Brief
Below are some entries. Copy each line in them that holds "counted".

Data extracted from a collection
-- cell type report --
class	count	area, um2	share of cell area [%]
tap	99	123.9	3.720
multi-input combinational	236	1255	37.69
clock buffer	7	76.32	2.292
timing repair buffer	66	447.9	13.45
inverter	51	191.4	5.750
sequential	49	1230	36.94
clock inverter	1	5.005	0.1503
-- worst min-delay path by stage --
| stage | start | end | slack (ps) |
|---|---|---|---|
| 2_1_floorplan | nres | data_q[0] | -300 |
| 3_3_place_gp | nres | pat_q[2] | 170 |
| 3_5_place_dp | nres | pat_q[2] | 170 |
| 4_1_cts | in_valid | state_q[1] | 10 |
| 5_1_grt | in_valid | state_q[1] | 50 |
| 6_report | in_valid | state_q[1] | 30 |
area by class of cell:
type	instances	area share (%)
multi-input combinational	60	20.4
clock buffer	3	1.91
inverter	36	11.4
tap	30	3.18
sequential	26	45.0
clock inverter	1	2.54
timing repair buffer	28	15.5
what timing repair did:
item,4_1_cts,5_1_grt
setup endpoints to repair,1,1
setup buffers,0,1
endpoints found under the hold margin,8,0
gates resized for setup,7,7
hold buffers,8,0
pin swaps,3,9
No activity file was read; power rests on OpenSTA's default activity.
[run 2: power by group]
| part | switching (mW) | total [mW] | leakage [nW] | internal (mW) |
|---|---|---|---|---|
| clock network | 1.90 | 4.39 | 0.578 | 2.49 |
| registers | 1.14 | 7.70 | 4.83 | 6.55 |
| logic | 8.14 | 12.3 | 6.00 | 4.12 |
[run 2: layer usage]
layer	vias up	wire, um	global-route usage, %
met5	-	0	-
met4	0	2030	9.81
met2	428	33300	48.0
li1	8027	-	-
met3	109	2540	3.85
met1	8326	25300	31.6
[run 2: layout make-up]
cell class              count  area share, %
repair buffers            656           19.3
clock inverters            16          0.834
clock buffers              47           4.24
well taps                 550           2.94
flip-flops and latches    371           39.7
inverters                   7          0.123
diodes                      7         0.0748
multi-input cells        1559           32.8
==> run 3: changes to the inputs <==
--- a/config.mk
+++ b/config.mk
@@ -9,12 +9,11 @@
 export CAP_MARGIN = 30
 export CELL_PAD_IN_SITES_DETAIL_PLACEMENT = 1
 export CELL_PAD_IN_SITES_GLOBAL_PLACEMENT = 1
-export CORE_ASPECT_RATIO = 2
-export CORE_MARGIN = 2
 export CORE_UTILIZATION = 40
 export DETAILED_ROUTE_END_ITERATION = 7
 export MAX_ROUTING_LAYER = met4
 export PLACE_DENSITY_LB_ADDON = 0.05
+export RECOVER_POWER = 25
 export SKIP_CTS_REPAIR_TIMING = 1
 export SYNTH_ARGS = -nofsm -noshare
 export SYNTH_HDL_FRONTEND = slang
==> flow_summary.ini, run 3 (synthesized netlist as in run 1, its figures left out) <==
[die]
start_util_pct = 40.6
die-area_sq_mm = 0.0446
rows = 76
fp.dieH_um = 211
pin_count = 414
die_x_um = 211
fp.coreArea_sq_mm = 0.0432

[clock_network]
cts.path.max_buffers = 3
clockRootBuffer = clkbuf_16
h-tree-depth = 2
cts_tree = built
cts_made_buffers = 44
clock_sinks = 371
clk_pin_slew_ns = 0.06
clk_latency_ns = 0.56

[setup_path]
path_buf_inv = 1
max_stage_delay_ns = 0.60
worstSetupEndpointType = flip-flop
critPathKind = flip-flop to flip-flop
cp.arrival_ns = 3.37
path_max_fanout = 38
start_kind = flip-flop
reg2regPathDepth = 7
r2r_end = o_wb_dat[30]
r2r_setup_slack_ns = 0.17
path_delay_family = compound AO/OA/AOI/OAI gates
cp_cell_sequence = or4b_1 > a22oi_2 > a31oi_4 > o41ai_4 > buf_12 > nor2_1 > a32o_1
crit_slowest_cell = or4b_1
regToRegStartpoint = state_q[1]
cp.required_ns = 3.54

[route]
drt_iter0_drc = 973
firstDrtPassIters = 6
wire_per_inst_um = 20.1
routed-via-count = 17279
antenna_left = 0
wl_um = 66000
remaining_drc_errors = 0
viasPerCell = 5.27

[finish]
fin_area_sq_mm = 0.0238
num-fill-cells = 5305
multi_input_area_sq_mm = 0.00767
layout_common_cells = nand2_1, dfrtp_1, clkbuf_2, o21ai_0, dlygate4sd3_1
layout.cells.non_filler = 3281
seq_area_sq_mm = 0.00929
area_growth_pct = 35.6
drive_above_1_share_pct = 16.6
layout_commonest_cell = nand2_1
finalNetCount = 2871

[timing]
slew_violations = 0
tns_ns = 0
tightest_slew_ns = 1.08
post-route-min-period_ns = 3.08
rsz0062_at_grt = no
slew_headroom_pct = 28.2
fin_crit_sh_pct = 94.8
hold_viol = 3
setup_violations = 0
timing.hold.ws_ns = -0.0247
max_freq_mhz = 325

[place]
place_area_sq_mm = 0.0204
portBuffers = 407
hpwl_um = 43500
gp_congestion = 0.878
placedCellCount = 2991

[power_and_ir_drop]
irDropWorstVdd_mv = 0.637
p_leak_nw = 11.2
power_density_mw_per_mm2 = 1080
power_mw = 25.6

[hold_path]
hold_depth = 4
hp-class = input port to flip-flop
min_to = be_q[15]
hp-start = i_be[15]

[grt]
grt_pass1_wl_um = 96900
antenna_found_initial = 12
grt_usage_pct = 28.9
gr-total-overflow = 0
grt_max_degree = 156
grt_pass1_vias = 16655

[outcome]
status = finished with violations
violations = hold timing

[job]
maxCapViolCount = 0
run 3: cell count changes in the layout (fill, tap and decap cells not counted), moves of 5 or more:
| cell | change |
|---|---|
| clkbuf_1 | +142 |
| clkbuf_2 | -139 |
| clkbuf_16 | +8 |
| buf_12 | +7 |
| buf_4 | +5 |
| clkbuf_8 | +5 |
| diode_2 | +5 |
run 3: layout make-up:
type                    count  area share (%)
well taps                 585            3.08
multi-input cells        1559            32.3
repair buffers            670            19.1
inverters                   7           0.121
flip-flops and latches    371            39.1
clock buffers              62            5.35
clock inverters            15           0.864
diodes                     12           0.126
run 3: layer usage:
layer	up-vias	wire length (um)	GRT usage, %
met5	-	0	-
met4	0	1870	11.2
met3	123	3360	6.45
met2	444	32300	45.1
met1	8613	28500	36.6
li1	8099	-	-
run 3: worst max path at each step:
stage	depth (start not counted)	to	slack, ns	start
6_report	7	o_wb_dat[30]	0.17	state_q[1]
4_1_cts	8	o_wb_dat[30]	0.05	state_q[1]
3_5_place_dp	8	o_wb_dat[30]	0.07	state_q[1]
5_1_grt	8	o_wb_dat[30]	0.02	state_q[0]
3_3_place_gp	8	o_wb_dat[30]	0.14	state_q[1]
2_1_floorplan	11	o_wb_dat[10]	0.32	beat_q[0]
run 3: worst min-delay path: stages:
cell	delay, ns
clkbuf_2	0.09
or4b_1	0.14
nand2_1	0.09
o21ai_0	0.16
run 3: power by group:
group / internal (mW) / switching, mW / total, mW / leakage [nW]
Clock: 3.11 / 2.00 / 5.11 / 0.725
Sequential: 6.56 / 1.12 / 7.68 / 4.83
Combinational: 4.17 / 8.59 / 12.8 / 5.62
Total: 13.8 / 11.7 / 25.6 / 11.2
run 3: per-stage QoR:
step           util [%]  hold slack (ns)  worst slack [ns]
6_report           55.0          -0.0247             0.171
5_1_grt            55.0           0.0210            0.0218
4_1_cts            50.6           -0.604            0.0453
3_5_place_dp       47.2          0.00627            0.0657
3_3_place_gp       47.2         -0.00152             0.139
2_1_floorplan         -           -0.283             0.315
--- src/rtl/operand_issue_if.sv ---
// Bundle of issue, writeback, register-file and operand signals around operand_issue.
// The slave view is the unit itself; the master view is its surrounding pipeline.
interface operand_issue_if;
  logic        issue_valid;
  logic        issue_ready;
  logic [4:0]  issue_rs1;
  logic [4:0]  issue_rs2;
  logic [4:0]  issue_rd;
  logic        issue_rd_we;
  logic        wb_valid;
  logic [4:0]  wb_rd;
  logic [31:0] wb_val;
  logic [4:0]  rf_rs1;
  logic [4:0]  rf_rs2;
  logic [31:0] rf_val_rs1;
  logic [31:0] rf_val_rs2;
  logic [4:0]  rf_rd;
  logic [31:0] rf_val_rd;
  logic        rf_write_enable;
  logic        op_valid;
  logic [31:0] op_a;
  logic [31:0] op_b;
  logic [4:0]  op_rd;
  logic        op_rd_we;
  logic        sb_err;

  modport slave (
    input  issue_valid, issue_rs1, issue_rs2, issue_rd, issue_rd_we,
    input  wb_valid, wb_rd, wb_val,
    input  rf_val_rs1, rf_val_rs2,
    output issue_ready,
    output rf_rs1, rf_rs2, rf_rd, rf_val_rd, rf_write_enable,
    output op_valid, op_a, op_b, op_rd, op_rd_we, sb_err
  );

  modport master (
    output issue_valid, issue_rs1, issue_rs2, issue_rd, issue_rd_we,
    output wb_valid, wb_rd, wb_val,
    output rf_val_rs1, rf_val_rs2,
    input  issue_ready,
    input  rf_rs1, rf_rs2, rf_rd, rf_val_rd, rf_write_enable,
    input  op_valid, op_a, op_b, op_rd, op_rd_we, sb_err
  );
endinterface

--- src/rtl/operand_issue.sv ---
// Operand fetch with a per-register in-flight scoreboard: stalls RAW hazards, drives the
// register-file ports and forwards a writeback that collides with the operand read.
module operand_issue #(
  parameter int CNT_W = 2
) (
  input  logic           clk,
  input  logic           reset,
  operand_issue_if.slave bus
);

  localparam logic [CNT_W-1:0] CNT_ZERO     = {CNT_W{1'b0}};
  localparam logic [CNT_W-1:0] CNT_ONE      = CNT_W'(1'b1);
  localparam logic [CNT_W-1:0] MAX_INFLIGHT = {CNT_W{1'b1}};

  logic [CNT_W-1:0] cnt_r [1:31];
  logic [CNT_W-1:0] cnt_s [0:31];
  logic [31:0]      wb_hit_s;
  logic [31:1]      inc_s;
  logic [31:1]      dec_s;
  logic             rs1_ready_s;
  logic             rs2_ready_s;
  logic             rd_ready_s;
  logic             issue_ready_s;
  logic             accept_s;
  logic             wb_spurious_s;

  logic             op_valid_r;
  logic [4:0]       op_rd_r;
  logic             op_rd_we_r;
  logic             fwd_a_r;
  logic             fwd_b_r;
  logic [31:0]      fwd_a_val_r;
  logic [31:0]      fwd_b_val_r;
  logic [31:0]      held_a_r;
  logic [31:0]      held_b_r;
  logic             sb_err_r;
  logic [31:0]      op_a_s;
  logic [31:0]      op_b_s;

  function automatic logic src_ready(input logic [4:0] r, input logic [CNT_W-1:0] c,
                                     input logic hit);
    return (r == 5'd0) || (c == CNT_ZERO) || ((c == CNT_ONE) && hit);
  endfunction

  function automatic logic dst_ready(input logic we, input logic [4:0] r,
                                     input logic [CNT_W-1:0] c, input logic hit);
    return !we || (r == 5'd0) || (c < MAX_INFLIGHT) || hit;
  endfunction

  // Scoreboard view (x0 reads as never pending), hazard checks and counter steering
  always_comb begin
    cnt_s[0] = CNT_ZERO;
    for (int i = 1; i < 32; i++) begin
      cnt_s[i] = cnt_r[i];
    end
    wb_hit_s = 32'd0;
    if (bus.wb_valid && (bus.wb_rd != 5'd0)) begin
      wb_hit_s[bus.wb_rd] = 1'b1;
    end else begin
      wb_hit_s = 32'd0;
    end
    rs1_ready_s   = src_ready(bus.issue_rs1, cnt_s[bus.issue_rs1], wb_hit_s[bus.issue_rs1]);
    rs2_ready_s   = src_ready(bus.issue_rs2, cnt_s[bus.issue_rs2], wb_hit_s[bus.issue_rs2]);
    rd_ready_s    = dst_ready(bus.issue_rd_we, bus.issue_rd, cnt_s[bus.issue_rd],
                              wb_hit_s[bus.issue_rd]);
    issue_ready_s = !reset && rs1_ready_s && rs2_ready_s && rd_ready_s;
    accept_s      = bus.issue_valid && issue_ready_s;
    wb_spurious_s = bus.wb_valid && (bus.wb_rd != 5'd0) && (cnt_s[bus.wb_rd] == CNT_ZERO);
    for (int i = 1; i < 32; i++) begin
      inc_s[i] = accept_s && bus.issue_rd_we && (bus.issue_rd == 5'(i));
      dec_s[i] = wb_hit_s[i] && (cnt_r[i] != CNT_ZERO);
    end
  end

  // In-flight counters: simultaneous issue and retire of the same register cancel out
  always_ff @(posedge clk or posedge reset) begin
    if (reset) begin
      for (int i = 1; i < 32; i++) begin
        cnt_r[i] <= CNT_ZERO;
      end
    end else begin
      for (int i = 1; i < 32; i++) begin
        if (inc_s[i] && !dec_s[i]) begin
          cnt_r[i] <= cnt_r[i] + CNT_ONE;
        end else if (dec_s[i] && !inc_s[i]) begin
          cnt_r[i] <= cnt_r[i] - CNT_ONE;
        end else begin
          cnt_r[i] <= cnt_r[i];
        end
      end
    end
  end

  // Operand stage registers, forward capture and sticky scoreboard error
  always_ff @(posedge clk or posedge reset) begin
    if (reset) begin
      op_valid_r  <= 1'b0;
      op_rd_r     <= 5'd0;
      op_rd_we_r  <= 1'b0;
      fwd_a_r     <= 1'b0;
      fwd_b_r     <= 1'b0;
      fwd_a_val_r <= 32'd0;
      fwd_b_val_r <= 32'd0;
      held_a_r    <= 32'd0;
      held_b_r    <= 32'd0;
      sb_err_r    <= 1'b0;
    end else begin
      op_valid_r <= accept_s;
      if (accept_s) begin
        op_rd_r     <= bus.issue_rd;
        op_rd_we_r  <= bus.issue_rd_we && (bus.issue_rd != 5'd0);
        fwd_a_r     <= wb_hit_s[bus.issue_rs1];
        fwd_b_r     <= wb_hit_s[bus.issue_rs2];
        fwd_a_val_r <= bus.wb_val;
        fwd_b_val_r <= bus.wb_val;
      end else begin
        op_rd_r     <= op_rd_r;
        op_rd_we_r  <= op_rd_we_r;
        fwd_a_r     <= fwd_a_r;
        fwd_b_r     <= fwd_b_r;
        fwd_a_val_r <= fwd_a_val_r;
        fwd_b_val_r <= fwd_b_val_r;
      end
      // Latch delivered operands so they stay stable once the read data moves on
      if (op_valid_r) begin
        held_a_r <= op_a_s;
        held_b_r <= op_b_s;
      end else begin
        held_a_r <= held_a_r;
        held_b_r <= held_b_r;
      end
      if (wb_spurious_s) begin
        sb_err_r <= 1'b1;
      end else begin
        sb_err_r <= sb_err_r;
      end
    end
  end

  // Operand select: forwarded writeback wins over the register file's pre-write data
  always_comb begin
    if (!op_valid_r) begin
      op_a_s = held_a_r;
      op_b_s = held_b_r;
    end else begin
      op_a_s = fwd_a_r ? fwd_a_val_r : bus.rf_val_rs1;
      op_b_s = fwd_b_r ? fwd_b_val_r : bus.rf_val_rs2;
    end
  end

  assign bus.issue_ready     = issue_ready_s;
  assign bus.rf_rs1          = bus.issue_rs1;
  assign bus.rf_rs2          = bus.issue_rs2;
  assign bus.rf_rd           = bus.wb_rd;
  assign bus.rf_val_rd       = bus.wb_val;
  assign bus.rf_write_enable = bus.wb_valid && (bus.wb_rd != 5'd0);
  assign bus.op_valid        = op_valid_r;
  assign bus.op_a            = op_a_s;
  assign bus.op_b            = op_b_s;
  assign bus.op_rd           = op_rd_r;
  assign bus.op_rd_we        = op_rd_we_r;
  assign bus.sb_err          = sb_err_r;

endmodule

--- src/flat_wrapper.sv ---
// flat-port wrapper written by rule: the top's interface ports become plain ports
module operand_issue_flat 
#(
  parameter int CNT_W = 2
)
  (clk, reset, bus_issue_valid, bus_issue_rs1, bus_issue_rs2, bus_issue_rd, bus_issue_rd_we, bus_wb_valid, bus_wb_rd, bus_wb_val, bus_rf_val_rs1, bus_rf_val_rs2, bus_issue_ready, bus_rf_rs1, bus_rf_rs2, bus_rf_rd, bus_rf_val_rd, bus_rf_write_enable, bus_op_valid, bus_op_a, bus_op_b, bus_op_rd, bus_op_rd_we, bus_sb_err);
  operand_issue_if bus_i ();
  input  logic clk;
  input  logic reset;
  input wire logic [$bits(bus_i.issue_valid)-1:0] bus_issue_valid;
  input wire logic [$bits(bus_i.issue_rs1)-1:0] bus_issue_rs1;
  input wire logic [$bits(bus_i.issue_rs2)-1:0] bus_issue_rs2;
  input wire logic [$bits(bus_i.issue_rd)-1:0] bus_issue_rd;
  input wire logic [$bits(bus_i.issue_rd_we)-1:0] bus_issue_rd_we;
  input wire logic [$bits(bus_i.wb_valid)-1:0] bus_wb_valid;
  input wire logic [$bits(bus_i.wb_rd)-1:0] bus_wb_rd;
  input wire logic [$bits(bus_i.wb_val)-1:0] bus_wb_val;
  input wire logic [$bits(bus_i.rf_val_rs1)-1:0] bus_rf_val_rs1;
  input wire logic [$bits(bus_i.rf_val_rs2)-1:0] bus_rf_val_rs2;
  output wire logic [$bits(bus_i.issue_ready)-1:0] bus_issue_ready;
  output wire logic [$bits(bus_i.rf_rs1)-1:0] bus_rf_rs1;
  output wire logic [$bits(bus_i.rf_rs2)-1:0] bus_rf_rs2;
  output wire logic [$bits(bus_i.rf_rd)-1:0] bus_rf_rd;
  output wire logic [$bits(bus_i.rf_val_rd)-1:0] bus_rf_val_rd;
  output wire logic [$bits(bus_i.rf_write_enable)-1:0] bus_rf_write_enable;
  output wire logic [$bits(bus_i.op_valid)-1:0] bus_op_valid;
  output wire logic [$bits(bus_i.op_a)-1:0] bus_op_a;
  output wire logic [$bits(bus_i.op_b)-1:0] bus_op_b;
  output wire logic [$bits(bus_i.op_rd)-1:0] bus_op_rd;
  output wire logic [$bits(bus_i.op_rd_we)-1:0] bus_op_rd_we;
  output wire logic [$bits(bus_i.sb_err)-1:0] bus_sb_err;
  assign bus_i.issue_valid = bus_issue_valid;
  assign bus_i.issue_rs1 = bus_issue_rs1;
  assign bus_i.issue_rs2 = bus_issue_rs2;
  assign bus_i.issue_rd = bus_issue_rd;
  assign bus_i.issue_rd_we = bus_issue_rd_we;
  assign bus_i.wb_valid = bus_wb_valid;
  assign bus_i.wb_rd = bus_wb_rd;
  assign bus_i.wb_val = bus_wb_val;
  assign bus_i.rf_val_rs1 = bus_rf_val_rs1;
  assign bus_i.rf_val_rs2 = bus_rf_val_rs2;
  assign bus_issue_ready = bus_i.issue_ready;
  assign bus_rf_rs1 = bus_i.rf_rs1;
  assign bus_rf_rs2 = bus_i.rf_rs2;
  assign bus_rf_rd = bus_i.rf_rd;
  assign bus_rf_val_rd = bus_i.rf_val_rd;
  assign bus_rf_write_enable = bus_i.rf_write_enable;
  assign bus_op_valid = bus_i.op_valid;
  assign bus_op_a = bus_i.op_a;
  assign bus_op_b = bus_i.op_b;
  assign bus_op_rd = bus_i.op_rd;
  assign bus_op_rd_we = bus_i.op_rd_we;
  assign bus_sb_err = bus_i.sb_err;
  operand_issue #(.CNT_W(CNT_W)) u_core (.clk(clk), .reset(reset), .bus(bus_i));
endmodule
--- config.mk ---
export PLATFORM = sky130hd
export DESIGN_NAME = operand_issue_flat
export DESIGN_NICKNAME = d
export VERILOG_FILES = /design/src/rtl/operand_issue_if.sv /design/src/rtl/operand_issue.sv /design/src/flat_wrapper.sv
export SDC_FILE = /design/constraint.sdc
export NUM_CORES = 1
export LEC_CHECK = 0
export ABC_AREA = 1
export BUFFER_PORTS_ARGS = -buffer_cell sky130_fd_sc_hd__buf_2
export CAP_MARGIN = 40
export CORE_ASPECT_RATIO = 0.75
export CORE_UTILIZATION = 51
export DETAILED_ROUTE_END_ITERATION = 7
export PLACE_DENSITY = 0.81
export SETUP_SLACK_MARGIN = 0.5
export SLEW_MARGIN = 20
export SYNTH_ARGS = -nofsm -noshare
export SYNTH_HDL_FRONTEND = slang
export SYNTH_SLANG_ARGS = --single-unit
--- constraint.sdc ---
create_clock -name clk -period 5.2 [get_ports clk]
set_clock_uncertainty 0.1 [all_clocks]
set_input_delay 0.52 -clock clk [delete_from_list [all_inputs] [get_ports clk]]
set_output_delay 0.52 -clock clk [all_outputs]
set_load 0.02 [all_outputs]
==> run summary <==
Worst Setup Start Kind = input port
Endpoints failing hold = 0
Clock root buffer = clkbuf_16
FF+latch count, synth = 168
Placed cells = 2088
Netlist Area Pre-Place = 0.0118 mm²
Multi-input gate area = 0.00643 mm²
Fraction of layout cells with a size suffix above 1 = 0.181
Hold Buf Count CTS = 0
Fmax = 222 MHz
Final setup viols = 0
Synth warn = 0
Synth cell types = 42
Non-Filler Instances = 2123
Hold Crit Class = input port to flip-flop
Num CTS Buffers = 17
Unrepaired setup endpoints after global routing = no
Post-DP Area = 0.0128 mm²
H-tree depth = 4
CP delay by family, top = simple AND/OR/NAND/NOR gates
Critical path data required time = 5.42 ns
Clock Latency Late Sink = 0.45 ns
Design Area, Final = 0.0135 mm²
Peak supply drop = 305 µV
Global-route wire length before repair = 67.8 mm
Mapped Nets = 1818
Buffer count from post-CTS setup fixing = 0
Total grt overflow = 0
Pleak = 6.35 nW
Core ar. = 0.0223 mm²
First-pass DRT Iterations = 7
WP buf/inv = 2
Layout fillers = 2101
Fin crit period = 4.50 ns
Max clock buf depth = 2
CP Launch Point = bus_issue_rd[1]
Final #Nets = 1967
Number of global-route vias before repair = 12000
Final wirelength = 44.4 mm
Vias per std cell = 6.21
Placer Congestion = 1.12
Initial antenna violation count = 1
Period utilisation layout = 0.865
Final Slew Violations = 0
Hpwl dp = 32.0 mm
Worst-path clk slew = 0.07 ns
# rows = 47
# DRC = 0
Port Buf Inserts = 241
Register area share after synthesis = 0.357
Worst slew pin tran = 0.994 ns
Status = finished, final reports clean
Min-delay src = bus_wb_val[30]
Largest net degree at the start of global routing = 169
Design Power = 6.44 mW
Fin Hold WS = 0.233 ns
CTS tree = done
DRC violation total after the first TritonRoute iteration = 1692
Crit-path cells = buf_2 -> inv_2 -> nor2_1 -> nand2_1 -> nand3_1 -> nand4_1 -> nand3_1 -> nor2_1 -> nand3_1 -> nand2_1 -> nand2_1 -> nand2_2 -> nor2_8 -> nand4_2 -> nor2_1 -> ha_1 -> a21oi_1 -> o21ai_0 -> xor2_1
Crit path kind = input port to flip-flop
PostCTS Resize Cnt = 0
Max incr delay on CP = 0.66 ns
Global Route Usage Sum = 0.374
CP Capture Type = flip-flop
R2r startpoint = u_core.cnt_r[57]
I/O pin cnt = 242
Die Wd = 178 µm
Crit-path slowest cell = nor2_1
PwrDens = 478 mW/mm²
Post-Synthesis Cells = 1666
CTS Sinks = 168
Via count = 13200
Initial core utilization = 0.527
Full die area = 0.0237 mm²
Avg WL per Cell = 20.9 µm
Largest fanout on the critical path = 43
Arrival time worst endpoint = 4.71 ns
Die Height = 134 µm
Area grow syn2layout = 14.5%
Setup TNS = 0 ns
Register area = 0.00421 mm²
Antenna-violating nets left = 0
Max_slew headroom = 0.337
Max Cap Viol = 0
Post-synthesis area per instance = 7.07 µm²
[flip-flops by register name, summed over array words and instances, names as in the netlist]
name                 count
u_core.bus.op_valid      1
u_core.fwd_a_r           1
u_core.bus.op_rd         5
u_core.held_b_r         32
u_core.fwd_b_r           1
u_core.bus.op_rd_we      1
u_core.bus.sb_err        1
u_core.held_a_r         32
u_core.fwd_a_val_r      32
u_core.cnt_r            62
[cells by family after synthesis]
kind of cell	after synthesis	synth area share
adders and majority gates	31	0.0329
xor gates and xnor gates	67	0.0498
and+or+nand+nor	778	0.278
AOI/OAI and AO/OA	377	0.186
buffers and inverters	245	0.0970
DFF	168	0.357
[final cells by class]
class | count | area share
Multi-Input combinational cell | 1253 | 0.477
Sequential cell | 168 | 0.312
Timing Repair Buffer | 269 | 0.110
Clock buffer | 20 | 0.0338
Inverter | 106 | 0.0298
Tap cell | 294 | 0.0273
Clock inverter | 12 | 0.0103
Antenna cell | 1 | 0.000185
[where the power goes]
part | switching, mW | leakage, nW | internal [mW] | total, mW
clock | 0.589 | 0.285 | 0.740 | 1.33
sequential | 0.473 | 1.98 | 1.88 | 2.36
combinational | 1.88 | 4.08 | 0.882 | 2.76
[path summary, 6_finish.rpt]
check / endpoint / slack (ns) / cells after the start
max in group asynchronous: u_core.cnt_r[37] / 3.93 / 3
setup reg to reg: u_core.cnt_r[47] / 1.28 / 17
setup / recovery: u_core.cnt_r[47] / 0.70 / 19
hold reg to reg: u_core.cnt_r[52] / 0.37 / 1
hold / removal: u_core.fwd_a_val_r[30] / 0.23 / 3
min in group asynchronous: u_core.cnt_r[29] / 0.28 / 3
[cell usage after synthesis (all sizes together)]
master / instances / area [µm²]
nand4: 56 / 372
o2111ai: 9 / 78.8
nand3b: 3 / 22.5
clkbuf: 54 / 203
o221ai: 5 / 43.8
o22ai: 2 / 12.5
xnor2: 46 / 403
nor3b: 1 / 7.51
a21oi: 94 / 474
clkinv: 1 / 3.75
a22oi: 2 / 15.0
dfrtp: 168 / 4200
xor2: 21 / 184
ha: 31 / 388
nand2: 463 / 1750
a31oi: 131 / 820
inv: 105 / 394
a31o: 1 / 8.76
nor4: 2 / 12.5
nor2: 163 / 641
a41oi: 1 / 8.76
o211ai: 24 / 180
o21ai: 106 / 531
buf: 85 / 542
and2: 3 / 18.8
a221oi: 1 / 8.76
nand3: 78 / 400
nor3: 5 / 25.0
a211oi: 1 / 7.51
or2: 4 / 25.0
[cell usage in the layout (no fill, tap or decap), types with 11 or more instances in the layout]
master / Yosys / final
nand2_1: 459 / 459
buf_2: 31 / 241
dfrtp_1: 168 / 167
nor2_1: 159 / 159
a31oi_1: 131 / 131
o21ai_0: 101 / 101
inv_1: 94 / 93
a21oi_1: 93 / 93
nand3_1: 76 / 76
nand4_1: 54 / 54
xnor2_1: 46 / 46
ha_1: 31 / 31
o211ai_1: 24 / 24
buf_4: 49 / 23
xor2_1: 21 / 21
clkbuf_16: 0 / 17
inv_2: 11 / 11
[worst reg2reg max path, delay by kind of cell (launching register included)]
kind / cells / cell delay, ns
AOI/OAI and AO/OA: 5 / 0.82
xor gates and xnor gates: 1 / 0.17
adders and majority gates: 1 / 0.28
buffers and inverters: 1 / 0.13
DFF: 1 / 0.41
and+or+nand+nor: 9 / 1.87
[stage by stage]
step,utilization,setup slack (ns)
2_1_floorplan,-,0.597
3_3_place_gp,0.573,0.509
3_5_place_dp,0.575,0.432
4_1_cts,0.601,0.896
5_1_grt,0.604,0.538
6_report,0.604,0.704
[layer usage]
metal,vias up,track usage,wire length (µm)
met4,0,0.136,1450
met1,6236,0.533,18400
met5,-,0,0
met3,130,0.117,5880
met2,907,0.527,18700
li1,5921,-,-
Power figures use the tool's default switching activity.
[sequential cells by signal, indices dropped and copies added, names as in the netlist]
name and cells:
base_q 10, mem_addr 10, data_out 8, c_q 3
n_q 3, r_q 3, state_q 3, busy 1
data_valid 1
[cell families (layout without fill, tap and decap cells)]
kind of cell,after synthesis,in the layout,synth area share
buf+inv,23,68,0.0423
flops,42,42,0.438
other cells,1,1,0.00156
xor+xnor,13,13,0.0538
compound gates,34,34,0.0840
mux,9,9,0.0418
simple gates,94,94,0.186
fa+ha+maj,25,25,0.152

Response
run 3: cell count changes in the layout (fill, tap and decap cells not counted), moves of 5 or more:
stage	depth (start not counted)	to	slack, ns	start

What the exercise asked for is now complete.